Fields in the status records contain information about specific errors or warnings returned by the ODBC Driver Manager, driver, or data source, including the SQLSTATE, native error number, diagnostic message, column number, and row number. Status records are created only if the function returns SQL_ERROR, SQL_SUCCESS_WITH_INFO, SQL_NO_DATA, SQL_NEED_DATA, or SQL_STILL_EXECUTING. For a complete list of fields in the status records, see SQLGetDiagField.

SQLGetDiagRec retrieves a single diagnostic record along with its ODBC SQLSTATE, native error number, and diagnostic-message fields. This functionality is similar to the ODBC 2.x SQLError function. The simplest error-handling function in ODBC 3.x is to repeatedly call SQLGetDiagRec starting with the RecNumber parameter set to 1 and incrementing RecNumber by 1 until SQLGetDiagRec returns SQL_NO_DATA. This is equivalent to an ODBC 2.x application calling SQLError until it returns SQL_NO_DATA_FOUND.

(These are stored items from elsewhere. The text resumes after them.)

## config.mk

```make
export PLATFORM = sky130hd
export DESIGN_NAME = spi_target
export DESIGN_NICKNAME = d
export VERILOG_FILES = /design/src/rtl/spi_target.sv
export SDC_FILE = /design/constraint.sdc
export NUM_CORES = 1
export LEC_CHECK = 0
export ABC_AREA = 1
export BUFFER_PORTS_ARGS = -buffer_cell sky130_fd_sc_hd__clkbuf_2
export CAP_MARGIN = 5
export CORE_AREA = 4 4 101 103
export CTS_CLUSTER_SIZE = 20
export DETAILED_ROUTE_END_ITERATION = 10
export DIE_AREA = 0 0 105 107
export GPL_TIMING_DRIVEN = 0
export PLACE_DENSITY_LB_ADDON = 0.1
export SLEW_MARGIN = 20
export SYNTH_ARGS = -nofsm -noshare
export SYNTH_HDL_FRONTEND = slang
export SYNTH_SLANG_ARGS = --single-unit
```

## constraint.sdc

```tcl
create_clock -name clk -period 3.5 [get_ports clk]
set_input_delay 0.525 -clock clk [delete_from_list [all_inputs] [get_ports clk]]
set_output_delay 0.525 -clock clk [all_outputs]
set_load 0.01 [all_outputs]
```

## src/rtl/spi_target.sv

```systemverilog
`default_nettype none
// ============================================================================
// Module   : spi_target
// Brief    : SPI mode-0 target with synchronized pins, TX hold register and
//            RX FIFO with sticky overrun.
// Revision : 1.0
// ============================================================================
module spi_target #(
   parameter int         RX_DEPTH  = 4,
   parameter logic [7:0] IDLE_BYTE = 8'hFF
) (
   input  logic       clk,
   input  logic       rst,
   input  logic       sclk,
   input  logic       cs,
   input  logic       mosi,
   output logic       miso,
   input  logic [7:0] si,
   input  logic       we,
   output logic       wa,
   output logic [7:0] so,
   output logic       rv,
   input  logic       re,
   output logic       ov,
   input  logic       ov_clr,
   output logic       busy
);
   localparam int c_ADDR_W = $clog2(RX_DEPTH);

   logic [2:0]          r_sclk_sync;
   logic [2:0]          r_cs_sync;
   logic [1:0]          r_mosi_sync;
   logic [2:0]          r_bc;
   logic [6:0]          r_rxs;
   logic [7:0]          r_txs;
   logic [7:0]          r_hold;
   logic                r_hold_v;
   logic                r_reload;
   logic                r_ov;
   logic [c_ADDR_W:0]   r_wr_ptr;
   logic [c_ADDR_W:0]   r_rd_ptr;
   logic [7:0]          r_mem [RX_DEPTH];

   logic                w_active;
   logic                w_mosi;
   logic                w_bit_rise;
   logic                w_bit_fall;
   logic                w_cs_fall;
   logic                w_cs_rise;
   logic                w_byte_done;
   logic [7:0]          w_rx_byte;
   logic                w_tx_load;
   logic                w_we_acc;
   logic                w_empty;
   logic                w_full;
   logic                w_pop;
   logic                w_push_ok;
   logic                w_overrun;

   assign w_active    = ~r_cs_sync[1];
   assign w_mosi      = r_mosi_sync[1];
   assign w_cs_fall   = ~r_cs_sync[1] &  r_cs_sync[2];
   assign w_cs_rise   =  r_cs_sync[1] & ~r_cs_sync[2];
   assign w_bit_rise  = w_active &  r_sclk_sync[1] & ~r_sclk_sync[2];
   assign w_bit_fall  = w_active & ~r_sclk_sync[1] &  r_sclk_sync[2];
   assign w_byte_done = w_bit_rise & (r_bc == 3'd7);
   // Eighth bit bypasses the shift register straight into the FIFO.
   assign w_rx_byte   = {r_rxs, w_mosi};

   assign w_tx_load   = w_cs_fall | (w_bit_fall & r_reload);
   assign w_we_acc    = we & (~r_hold_v | w_tx_load);

   assign w_empty     = (r_wr_ptr == r_rd_ptr);
   assign w_full      = (r_wr_ptr[c_ADDR_W] != r_rd_ptr[c_ADDR_W]) &&
                        (r_wr_ptr[c_ADDR_W-1:0] == r_rd_ptr[c_ADDR_W-1:0]);
   assign w_pop       = re & ~w_empty;
   // A same-cycle pop frees the slot the push needs.
   assign w_push_ok   = w_byte_done & (~w_full | w_pop);
   assign w_overrun   = w_byte_done & w_full & ~w_pop;

   always_ff @(posedge clk or posedge rst) begin
      if (rst) begin
         r_sclk_sync <= 3'b111;
         r_cs_sync   <= 3'b111;
         r_mosi_sync <= 2'b11;
         r_bc        <= 3'd0;
         r_rxs       <= 7'd0;
         r_txs       <= IDLE_BYTE;
         r_reload    <= 1'b0;
      end else begin
         r_sclk_sync <= {r_sclk_sync[1:0], sclk};
         r_cs_sync   <= {r_cs_sync[1:0], cs};
         r_mosi_sync <= {r_mosi_sync[0], mosi};

         if (w_cs_fall) begin
            r_bc     <= 3'd0;
            r_reload <= 1'b0;
         end else if (w_cs_rise) begin
            r_bc <= 3'd0;
         end else if (w_bit_rise) begin
            r_rxs <= w_rx_byte[6:0];
            r_bc  <= r_bc + 3'd1;
            if (r_bc == 3'd7) r_reload <= 1'b1;
         end else if (w_bit_fall && r_reload) begin
            r_reload <= 1'b0;
         end

         if (w_tx_load)
            r_txs <= r_hold_v ? r_hold : IDLE_BYTE;
         else if (w_bit_fall)
            r_txs <= {r_txs[6:0], 1'b0};
      end
   end

   always_ff @(posedge clk or posedge rst) begin
      if (rst) begin
         r_hold   <= 8'h00;
         r_hold_v <= 1'b0;
      end else if (w_we_acc) begin
         r_hold   <= si;
         r_hold_v <= 1'b1;
      end else if (w_tx_load) begin
         r_hold_v <= 1'b0;
      end
   end

   always_ff @(posedge clk or posedge rst) begin
      if (rst) begin
         r_wr_ptr <= '0;
         r_rd_ptr <= '0;
         r_ov     <= 1'b0;
      end else begin
         if (w_pop)     r_rd_ptr <= r_rd_ptr + 1'b1;
         if (w_push_ok) r_wr_ptr <= r_wr_ptr + 1'b1;
         if (w_overrun)   r_ov <= 1'b1;
         else if (ov_clr) r_ov <= 1'b0;
      end
   end

   always_ff @(posedge clk) begin
      if (w_push_ok) r_mem[r_wr_ptr[c_ADDR_W-1:0]] <= w_rx_byte;
   end

   assign miso = w_active ? r_txs[7] : 1'b1;
   assign wa   = r_hold_v;
   assign rv   = ~w_empty;
   assign so   = w_empty ? 8'h00 : r_mem[r_rd_ptr[c_ADDR_W-1:0]];
   assign ov   = r_ov;
   assign busy = w_active;
endmodule
`default_nettype wire

```

==> flow_results.org, run 1 <==
** Yosys
- After Yosys synthesis, XOR and XNOR cells account for 0.5226% of the synthesized area.
- Top cells by area, synth :: edfxtp_1 29%, dfrtp_1 20%, dfstp_2 13%
- Synth Area in Compound Gates :: 7.764%
- The synthesized netlist occupies a cell area of 3352 um^2.
- Sequential cell area fraction in the yosys report :: around 61%
- Synthesized flop and latch total :: 75
- The commonest cells after synthesis are 71 x nand2_1, 38 x nor2_1, 32 x edfxtp_1.
- Multiplexer cells account for 0% of the synthesized area.
- The number of nets in the synthesized netlist is 350.
- After Yosys synthesis, and, or, nand and nor cells account for 20.12% of the synthesized area.
- Of all cell types, the one taking the most synthesized area is edfxtp_1.
- Count of flip-flops with a built-in enable after synthesis :: 32
- Warnings, synthesis :: 0
- Area share of the largest cell type after synthesis :: about 29%
- Synth Flop Type :: edfxtp_1
- The netlist uses 29 different library cells.
- Synth Instances :: between 300 and 400
- Synthesized area per cell :: 10.35 um^2
- nand2_1 is the most common cell in the netlist.
- Post-Synth Adder-Cell Area :: 3.733%
- Dominant combinational cell family by area after synthesis :: simple AND/OR/NAND/NOR gates
- Of all flip-flops after synthesis, the portion carrying an async set or reset was 57.33%.

** Placement
- In this run the tool buffered the top-level ports with 27 buffer cells.
- Pre-CTS worst setup slack :: 1.347 ns
- Dpl hpwl :: 4412 um
- GP Congestion :: 0.7364
- The placed instances occupy a cell area of 3646 um^2.

** Worst setup path
- Slowest cell on the critical path :: dfrtp_1
- The worst setup path is captured at an output pin.
- Data required time at the worst endpoint :: between 2 and 3 ns
- Buf+Inv Stages, Crit Path :: 4
- Grouping stages by cell kind, the critical path spends the most delay in buffers and inverters.
- The worst setup path is launched from a flip-flop.
- In this design, the stage delay of the slowest critical-path cell is 0.37 ns.
- Critical path start-end classification :: reg -> out
- Ordered cell list for the critical path :: buf_6, buf_2, o21ai_0, o22ai_1, nand2_1, inv_1, clkbuf_2
- Critical path arrival :: 1.67 ns
- Along the worst path, the maximum fanout reaches 10.

** Power and ir drop
- The completed layout was analyzed and its total power is 2.527 mW.
- The analysis attributes to cell leakage a power of around 1.8 nW.
- Sequential share of power :: 44.8%
- Worst supply voltage drop on vdd :: 0.2389 mV
- Relative contribution of combinational cells to total power :: 27.4%
- Net switching power figure :: between 0.8 and 0.9 mW
- Switching power as a share of total power :: 34.30%
- Power density of the placed cells :: 655.7 nW/um^2
- Int Power :: 1.660 mW
- The clock network burns 27.8% of the power.

** Clocking
- Clk root buf :: clkbuf_8
- The number of hold buffers added after CTS was 0.
- TritonCTS built the clock tree.
- Clock Latency Late Sink :: 0.35 ns
- The clock passes through at most 2 buffers.
- The tree built by TritonCTS fans out to 75 sinks.
- In this run, CTS created clock tree buffers numbering 9.
- Clock-pin slew was measured on the worst setup and hold paths at 0.09 ns.
- Number of instances resized during post-cts repair :: 0
- CTS H-tree depth :: 3
- Post-CTS timing repair inserted 0 buffers for setup.

** Timing
- Across the routed clock network, the largest skew measured is 0.01073 ns.
- Final Hold Violating Endpoints :: 0
- Derived from the worst setup path, the maximum achievable clock frequency is roughly 0.46 GHz.
- The max-slew violation total from the final report came to 0.
- Setup slack on the critical path of the routed design comes to ~1.3 ns.
- The worst pin sits at a relative slew slack of 45.03%.
- Crit path time final :: 2.193 ns
- Adding up every negative setup slack in the final design gives 0 ns.
- Number of endpoints failing setup at the final stage :: 0
- Slew at the pin closest to its max-slew limit :: 0.8216 ns
- The final critical path takes up a little over three fifths of the cycle.
- RSZ-0062 raised after global routing :: no

** GRT
- For this run, the total global-route usage over all layers was measured as 12.48%.
- The initial antenna violation count came to 0.
- The first global-routing pass estimated 11110 um of wire.
- The number of global-route vias before repair was ~2300.
- Entering global routing, the biggest net connects 30 pins.
- Total congestion overflow :: 0

** Flow run
- Maximum capacitance violations :: 0

** Final layout
- Finished layout cell area :: 3854 um^2
- Signed area change from the synthesized netlist to the final layout :: 14.97%
- Share of final-layout standard cells stronger than drive strength 1 :: roughly a quarter
- Final core utilization :: 41.90%
- After the last flow step, the layout net total stands at 389.
- The number of antenna diodes in the final layout is 0.

** Detailed routing
- First-pass detailed-route iteration total :: 4
- Vias post-DR :: 2248
- Using the TritonRoute via totals, the vias-per-cell ratio works out to 4.693.
- The routed design has 6558 um of wire.
- Number of violations reported at the end of detailed-routing iteration 0 :: 70
- # DRC :: 0
- Dividing the detail-routed wire length by the instance count gives between 10 and 15 um.
- Remaining number of nets flagged by the antenna check after routing :: 0

** Floorplan
- Initial cell density of the core :: about 36%
- Row generation in the floorplan step produced 35 rows.
- The floorplan step defined a die boundary enclosing 11240 um^2.
- The floorplan step set the die height to 107 um.
- Top-level port count :: 29
- From left edge to right edge, the die measures 105 um.
- Area inside the core boundary :: 9196 um^2

** Hold path
- The tightest min-delay check is of the in -> async type.

** Status
- Result of the run :: finished, final reports clean
==> power by group through the flow <==
stage	registers (mW)	logic, mW	clock network [mW]
final	1.13	0.692	0.702
after global routing	1.15	0.807	0.761
after CTS	1.14	0.717	0.725
after detailed placement	1.15	0.714	0
after global placement	1.15	0.708	0
after floorplan	1.13	0.495	0
==> final cells by class <==
| cell class | count | area, um^2 |
|---|---|---|
| Buffer | 10 | 91.34 |
| Clock buffer | 9 | 123.9 |
| Clock inverter | 7 | 83.83 |
| Fill cell | 927 | 5343 |
| Inverter | 33 | 126.4 |
| Multi-Input combinational cell | 206 | 1077 |
| Sequential cell | 75 | 2057 |
| Tap cell | 111 | 138.9 |
| Timing Repair Buffer | 28 | 155.1 |
==> stage by stage <==
| stage | hold WS (ns) | cells |
|---|---|---|
| after floorplan | 0.3452 | 324 |
| after global placement | 0.3466 | 462 |
| after detailed placement | 0.3472 | 463 |
| after CTS | 0.1110 | 479 |
| after global routing | 0.1219 | 479 |
| final | 0.1067 | 479 |
==> layer usage <==
metal  vias to the layer above  track usage, %  wire, um
met1                      1064           15.55      3173
met3                         2           3.251       228
met5                         -               0         0
li1                       1150               -         -
met2                        32           21.22      3122
met4                         0           3.936        35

ODBC 3.x supports much more diagnostic information than ODBC 2.x. This information is stored in additional fields in diagnostic records retrieved by using SQLGetDiagField.

The Microsoft® SQL Server™ ODBC driver has driver-specific diagnostic fields that can be retrieved with SQLGetDiagField. Labels for these driver-specific fields are defined in Odbcss.h. Use these labels to retrieve the SQL Server state, severity level, server name, procedure name, and line number associated with each diagnostic record. Also, Odbcss.h contains definitions of the codes the driver uses to identify Transact-SQL statements if an application calls SQLGetDiagField with DiagIdentifier set to SQL_DIAG_DYNAMIC_FUNCTION_CODE.

SQLGetDiagField is processed by the ODBC Driver Manager using error information it caches from the underlying driver. The ODBC Driver Manager does not cache driver-specific diagnostic fields until after a successful connection has been made. SQLGetDiagField returns SQL_ERROR if it is called to get driver-specific diagnostic fields before a successful connection has been completed. If an ODBC connect function returns SQL_SUCCESS_WITH_INFO, the driver-specific diagnostic fields for the connect function are not yet available. You can start calling SQLGetDiagField for driver-specific diagnostic fields only after you have made another ODBC function call after the connect function.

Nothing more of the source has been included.